WORK REQUEST: Every line of the records below that holds the word "value" should be copied out.

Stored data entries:
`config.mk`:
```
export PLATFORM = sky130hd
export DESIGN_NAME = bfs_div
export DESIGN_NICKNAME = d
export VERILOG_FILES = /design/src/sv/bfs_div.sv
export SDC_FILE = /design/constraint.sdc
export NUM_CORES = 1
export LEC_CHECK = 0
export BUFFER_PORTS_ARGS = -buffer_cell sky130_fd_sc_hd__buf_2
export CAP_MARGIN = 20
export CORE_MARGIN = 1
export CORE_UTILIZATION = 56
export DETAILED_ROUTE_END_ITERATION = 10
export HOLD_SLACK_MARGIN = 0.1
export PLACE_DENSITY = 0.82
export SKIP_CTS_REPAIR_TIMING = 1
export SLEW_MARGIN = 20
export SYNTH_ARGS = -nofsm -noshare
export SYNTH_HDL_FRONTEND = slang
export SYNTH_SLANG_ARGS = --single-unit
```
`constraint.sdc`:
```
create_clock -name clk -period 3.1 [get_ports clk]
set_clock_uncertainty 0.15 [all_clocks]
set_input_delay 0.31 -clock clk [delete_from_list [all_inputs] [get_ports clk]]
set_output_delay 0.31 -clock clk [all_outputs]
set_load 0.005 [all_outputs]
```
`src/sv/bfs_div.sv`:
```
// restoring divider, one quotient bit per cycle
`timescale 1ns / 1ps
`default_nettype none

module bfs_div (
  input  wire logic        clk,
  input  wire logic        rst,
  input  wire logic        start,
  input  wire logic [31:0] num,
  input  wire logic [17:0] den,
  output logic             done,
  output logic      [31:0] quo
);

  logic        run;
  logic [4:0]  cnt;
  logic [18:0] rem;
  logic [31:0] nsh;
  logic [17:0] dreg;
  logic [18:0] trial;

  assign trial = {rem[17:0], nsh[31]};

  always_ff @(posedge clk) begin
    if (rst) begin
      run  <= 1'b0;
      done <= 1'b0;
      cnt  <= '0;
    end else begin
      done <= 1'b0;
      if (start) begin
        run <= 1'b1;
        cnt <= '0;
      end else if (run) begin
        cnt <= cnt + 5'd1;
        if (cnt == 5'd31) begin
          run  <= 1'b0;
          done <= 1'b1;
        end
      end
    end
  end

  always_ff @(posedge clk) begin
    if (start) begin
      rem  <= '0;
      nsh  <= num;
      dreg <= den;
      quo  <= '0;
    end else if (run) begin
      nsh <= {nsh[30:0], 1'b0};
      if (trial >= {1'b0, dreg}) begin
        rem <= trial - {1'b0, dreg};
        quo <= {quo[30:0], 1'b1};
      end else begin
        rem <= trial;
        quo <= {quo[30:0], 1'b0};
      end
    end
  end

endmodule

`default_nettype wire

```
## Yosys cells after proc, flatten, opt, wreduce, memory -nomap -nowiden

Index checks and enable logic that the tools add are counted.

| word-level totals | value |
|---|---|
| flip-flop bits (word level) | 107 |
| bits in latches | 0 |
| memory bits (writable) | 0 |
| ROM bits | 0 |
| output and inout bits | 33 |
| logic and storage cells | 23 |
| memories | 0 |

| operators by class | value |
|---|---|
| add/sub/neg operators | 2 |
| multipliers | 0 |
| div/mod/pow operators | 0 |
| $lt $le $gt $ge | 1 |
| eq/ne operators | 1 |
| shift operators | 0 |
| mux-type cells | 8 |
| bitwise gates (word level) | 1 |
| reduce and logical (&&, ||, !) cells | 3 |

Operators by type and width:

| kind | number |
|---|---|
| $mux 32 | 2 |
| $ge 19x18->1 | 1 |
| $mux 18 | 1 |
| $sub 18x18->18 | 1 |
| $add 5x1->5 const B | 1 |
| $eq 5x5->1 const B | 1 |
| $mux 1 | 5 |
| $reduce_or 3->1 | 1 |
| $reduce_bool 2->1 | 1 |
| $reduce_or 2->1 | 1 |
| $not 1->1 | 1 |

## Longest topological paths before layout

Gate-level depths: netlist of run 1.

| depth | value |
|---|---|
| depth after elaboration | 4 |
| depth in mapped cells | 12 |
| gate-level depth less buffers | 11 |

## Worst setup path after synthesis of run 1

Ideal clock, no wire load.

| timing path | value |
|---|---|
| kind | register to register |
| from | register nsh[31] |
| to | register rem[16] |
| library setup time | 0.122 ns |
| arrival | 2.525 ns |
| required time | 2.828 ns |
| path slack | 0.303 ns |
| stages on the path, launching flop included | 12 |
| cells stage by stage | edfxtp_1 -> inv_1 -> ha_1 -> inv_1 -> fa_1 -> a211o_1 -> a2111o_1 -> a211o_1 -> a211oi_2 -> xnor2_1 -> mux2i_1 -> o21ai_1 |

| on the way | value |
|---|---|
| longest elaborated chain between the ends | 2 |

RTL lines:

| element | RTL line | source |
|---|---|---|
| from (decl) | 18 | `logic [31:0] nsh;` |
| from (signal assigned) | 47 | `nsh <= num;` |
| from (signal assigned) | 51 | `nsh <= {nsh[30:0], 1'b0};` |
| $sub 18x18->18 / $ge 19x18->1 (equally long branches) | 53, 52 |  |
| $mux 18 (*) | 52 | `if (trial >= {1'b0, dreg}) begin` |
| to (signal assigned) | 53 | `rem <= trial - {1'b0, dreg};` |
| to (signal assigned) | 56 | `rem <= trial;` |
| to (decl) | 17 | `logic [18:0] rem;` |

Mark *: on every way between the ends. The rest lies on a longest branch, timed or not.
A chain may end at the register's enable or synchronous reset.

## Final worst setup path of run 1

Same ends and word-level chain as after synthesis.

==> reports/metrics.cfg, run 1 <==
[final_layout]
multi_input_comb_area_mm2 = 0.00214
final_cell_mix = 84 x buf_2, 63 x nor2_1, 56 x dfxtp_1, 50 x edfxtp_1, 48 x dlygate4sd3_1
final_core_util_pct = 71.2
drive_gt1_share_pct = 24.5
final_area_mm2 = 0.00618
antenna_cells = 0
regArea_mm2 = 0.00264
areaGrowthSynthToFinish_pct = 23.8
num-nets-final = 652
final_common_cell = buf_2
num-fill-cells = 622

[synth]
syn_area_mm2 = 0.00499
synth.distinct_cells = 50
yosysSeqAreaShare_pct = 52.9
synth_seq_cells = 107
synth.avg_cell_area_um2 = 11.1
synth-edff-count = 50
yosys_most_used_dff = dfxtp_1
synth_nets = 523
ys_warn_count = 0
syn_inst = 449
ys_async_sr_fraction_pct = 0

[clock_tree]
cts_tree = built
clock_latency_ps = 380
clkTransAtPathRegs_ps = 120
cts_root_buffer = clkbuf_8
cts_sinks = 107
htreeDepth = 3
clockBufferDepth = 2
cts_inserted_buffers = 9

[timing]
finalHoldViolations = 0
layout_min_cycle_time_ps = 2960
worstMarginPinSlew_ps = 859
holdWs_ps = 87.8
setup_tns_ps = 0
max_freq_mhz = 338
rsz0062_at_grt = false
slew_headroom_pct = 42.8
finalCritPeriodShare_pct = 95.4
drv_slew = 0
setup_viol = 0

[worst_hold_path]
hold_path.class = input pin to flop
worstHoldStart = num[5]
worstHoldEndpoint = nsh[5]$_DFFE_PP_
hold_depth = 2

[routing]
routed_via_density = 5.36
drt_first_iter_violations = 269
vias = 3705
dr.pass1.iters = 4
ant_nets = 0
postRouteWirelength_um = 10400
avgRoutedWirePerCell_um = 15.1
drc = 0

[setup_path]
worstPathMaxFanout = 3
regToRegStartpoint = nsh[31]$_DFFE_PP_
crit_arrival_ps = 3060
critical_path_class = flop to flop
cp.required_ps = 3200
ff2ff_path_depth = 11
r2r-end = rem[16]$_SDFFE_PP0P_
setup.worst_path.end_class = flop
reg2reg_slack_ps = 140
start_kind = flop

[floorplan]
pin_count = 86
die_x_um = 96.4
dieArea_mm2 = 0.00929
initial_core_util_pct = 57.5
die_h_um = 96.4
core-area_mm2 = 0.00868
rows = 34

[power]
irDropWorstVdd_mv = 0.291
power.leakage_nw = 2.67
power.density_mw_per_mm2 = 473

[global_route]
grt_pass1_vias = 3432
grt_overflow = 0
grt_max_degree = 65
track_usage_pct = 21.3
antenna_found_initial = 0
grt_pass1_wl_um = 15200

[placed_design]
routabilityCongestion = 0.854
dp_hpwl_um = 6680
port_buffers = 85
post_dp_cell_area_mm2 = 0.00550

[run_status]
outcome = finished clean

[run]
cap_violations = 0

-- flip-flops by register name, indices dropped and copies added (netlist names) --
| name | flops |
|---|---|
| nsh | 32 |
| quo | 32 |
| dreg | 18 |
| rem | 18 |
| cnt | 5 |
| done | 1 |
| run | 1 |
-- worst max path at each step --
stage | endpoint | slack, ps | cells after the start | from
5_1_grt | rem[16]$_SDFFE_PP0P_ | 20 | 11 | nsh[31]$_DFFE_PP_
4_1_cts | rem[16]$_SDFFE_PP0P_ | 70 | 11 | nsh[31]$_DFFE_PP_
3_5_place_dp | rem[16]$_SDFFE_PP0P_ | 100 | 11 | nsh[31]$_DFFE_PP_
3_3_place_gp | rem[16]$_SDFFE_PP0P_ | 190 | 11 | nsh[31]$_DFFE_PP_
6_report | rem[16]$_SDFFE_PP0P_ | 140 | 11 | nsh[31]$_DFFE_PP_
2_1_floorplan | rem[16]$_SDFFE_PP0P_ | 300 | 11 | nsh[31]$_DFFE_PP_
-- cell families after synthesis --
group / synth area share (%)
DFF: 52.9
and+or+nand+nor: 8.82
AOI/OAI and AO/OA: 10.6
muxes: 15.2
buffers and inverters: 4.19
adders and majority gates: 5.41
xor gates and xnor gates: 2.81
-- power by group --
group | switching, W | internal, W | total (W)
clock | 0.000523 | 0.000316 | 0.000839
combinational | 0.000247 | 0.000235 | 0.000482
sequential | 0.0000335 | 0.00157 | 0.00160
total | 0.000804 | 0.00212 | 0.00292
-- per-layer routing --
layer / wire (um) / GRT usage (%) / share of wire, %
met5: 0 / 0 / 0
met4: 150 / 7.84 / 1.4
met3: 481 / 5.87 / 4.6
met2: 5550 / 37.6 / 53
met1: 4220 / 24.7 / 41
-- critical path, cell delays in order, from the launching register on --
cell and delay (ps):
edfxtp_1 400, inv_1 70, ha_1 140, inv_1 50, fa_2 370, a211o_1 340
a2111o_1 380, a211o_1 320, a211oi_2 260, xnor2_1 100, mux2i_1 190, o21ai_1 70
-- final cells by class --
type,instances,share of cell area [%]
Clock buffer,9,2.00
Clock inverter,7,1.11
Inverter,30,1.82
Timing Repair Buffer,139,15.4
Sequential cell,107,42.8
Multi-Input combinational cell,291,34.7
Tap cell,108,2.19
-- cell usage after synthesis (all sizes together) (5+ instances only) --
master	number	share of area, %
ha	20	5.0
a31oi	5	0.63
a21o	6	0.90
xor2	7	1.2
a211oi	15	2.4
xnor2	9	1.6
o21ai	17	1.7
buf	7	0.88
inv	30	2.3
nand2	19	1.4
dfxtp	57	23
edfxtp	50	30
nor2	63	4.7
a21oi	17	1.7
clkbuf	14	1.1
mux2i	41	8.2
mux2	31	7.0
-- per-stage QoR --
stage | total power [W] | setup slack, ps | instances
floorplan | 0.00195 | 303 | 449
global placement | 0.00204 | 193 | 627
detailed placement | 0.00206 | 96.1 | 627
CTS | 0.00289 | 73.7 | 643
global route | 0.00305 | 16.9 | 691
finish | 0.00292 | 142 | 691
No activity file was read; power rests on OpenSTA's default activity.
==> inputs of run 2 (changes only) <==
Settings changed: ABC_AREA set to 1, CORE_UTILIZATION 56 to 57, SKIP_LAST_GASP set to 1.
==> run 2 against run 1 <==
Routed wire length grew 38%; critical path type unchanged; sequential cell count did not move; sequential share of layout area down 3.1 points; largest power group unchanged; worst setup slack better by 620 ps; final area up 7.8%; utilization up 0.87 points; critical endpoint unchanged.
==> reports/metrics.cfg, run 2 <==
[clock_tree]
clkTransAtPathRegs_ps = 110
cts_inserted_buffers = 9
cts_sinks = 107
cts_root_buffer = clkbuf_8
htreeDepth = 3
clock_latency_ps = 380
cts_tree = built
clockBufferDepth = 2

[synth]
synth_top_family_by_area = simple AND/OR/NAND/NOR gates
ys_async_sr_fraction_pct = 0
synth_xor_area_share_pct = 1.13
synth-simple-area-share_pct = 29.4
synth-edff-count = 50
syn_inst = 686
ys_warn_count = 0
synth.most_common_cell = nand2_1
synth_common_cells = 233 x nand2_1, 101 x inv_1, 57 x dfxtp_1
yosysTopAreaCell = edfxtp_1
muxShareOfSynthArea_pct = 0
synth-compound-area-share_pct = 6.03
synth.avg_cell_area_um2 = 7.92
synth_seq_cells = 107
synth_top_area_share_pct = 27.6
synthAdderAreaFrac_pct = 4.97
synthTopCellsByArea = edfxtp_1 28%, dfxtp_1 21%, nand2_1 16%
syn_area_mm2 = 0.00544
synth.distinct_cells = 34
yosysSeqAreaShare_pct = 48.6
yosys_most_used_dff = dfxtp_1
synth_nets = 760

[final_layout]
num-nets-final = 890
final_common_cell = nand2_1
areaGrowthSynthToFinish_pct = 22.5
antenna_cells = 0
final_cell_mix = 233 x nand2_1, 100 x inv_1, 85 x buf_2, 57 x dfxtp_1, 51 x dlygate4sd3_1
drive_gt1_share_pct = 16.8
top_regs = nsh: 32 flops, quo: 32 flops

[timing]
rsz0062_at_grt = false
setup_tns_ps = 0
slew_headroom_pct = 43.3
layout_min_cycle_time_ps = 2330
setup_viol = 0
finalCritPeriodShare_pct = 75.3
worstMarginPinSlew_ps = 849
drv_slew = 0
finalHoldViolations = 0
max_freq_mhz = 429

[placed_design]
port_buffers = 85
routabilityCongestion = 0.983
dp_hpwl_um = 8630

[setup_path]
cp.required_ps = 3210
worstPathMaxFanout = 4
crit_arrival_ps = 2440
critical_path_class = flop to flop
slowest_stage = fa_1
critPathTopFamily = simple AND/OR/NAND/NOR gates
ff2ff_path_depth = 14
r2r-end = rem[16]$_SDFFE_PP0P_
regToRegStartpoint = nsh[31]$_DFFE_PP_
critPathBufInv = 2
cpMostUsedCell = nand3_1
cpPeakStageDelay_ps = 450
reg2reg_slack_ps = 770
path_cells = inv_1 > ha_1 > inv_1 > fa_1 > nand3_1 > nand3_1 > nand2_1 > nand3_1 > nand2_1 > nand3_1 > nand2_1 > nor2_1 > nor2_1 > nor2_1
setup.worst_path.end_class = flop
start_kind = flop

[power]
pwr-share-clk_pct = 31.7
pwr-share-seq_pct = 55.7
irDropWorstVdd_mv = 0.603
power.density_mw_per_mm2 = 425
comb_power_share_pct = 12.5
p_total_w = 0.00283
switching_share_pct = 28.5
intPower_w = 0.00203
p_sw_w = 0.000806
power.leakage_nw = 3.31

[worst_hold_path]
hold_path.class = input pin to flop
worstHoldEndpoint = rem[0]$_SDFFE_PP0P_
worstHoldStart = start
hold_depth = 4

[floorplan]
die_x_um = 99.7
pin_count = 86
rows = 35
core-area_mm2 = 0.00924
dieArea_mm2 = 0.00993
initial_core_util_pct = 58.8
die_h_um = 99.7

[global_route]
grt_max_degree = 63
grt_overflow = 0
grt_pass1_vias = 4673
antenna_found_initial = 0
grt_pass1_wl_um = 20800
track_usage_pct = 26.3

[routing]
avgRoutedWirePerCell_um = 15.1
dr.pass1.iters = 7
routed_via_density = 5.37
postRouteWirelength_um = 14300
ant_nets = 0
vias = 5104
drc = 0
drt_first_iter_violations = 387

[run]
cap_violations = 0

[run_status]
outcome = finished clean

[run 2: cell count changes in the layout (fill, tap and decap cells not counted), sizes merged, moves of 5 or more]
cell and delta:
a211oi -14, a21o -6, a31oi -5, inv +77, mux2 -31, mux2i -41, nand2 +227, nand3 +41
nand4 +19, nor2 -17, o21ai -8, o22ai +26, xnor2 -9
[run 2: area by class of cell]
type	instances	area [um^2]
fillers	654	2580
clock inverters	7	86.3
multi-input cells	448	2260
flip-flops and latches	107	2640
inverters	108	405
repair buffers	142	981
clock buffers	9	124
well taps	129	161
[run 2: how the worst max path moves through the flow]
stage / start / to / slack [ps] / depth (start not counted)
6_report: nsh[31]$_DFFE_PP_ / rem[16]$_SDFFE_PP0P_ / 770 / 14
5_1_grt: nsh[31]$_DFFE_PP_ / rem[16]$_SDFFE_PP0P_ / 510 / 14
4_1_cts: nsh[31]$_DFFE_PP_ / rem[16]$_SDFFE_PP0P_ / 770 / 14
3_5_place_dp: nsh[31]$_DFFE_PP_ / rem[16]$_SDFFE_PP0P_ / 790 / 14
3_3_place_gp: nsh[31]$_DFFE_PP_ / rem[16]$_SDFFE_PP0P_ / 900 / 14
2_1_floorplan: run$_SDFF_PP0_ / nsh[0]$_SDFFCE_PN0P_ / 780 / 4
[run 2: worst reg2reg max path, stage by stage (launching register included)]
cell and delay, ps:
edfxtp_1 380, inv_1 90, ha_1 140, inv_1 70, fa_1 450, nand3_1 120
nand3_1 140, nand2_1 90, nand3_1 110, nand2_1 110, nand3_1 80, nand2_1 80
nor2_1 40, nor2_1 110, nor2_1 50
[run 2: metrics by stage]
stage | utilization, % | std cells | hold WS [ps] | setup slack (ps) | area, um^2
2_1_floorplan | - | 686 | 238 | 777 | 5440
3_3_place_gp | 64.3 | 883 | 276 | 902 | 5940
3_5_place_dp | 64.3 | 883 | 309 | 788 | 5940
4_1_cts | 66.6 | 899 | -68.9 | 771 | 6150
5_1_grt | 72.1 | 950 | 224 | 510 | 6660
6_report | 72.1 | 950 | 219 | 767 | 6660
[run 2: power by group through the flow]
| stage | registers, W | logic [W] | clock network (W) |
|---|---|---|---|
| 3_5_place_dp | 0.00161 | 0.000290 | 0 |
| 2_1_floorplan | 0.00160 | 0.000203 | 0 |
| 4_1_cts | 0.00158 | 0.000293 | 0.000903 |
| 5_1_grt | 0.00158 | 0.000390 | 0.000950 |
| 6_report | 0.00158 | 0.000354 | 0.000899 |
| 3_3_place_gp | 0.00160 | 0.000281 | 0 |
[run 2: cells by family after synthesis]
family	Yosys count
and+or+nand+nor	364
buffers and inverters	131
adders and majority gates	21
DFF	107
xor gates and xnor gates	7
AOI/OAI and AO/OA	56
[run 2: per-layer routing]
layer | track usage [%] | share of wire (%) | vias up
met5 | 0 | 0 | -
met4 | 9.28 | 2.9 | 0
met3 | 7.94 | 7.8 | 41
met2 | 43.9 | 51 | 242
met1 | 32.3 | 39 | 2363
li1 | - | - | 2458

WORKED SOLUTION:
| word-level totals | value |
| operators by class | value |
| depth | value |
| timing path | value |
| on the way | value |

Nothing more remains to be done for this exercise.